* _Description of the task_
Reproduce the records exactly.

* _Task inputs_
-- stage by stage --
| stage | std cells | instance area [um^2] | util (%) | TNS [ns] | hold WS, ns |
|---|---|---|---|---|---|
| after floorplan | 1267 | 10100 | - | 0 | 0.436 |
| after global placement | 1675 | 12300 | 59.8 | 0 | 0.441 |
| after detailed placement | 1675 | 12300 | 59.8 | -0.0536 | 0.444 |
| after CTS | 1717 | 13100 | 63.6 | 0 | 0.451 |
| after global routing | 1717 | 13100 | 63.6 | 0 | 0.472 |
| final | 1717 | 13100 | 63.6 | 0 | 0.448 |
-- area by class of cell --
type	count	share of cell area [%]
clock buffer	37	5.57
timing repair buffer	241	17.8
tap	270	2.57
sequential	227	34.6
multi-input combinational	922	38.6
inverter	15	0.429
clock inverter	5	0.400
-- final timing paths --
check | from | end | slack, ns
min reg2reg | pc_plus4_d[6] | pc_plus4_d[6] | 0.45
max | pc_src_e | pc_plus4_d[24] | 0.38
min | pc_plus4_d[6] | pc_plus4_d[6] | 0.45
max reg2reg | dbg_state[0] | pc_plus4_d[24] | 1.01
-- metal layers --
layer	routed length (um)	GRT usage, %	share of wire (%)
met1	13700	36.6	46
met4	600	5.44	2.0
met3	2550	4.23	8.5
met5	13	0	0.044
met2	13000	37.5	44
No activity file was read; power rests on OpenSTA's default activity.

* _Task response_
-- stage by stage --
| stage | std cells | instance area [um^2] | util (%) | TNS [ns] | hold WS, ns |
|---|---|---|---|---|---|
| after floorplan | 1267 | 10100 | - | 0 | 0.436 |
| after global placement | 1675 | 12300 | 59.8 | 0 | 0.441 |
| after detailed placement | 1675 | 12300 | 59.8 | -0.0536 | 0.444 |
| after CTS | 1717 | 13100 | 63.6 | 0 | 0.451 |
| after global routing | 1717 | 13100 | 63.6 | 0 | 0.472 |
| final | 1717 | 13100 | 63.6 | 0 | 0.448 |
-- area by class of cell --
type	count	share of cell area [%]
clock buffer	37	5.57
timing repair buffer	241	17.8
tap	270	2.57
sequential	227	34.6
multi-input combinational	922	38.6
inverter	15	0.429
clock inverter	5	0.400
-- final timing paths --
check | from | end | slack, ns
min reg2reg | pc_plus4_d[6] | pc_plus4_d[6] | 0.45
max | pc_src_e | pc_plus4_d[24] | 0.38
min | pc_plus4_d[6] | pc_plus4_d[6] | 0.45
max reg2reg | dbg_state[0] | pc_plus4_d[24] | 1.01
-- metal layers --
layer	routed length (um)	GRT usage, %	share of wire (%)
met1	13700	36.6	46
met4	600	5.44	2.0
met3	2550	4.23	8.5
met5	13	0	0.044
met2	13000	37.5	44
No activity file was read; power rests on OpenSTA's default activity.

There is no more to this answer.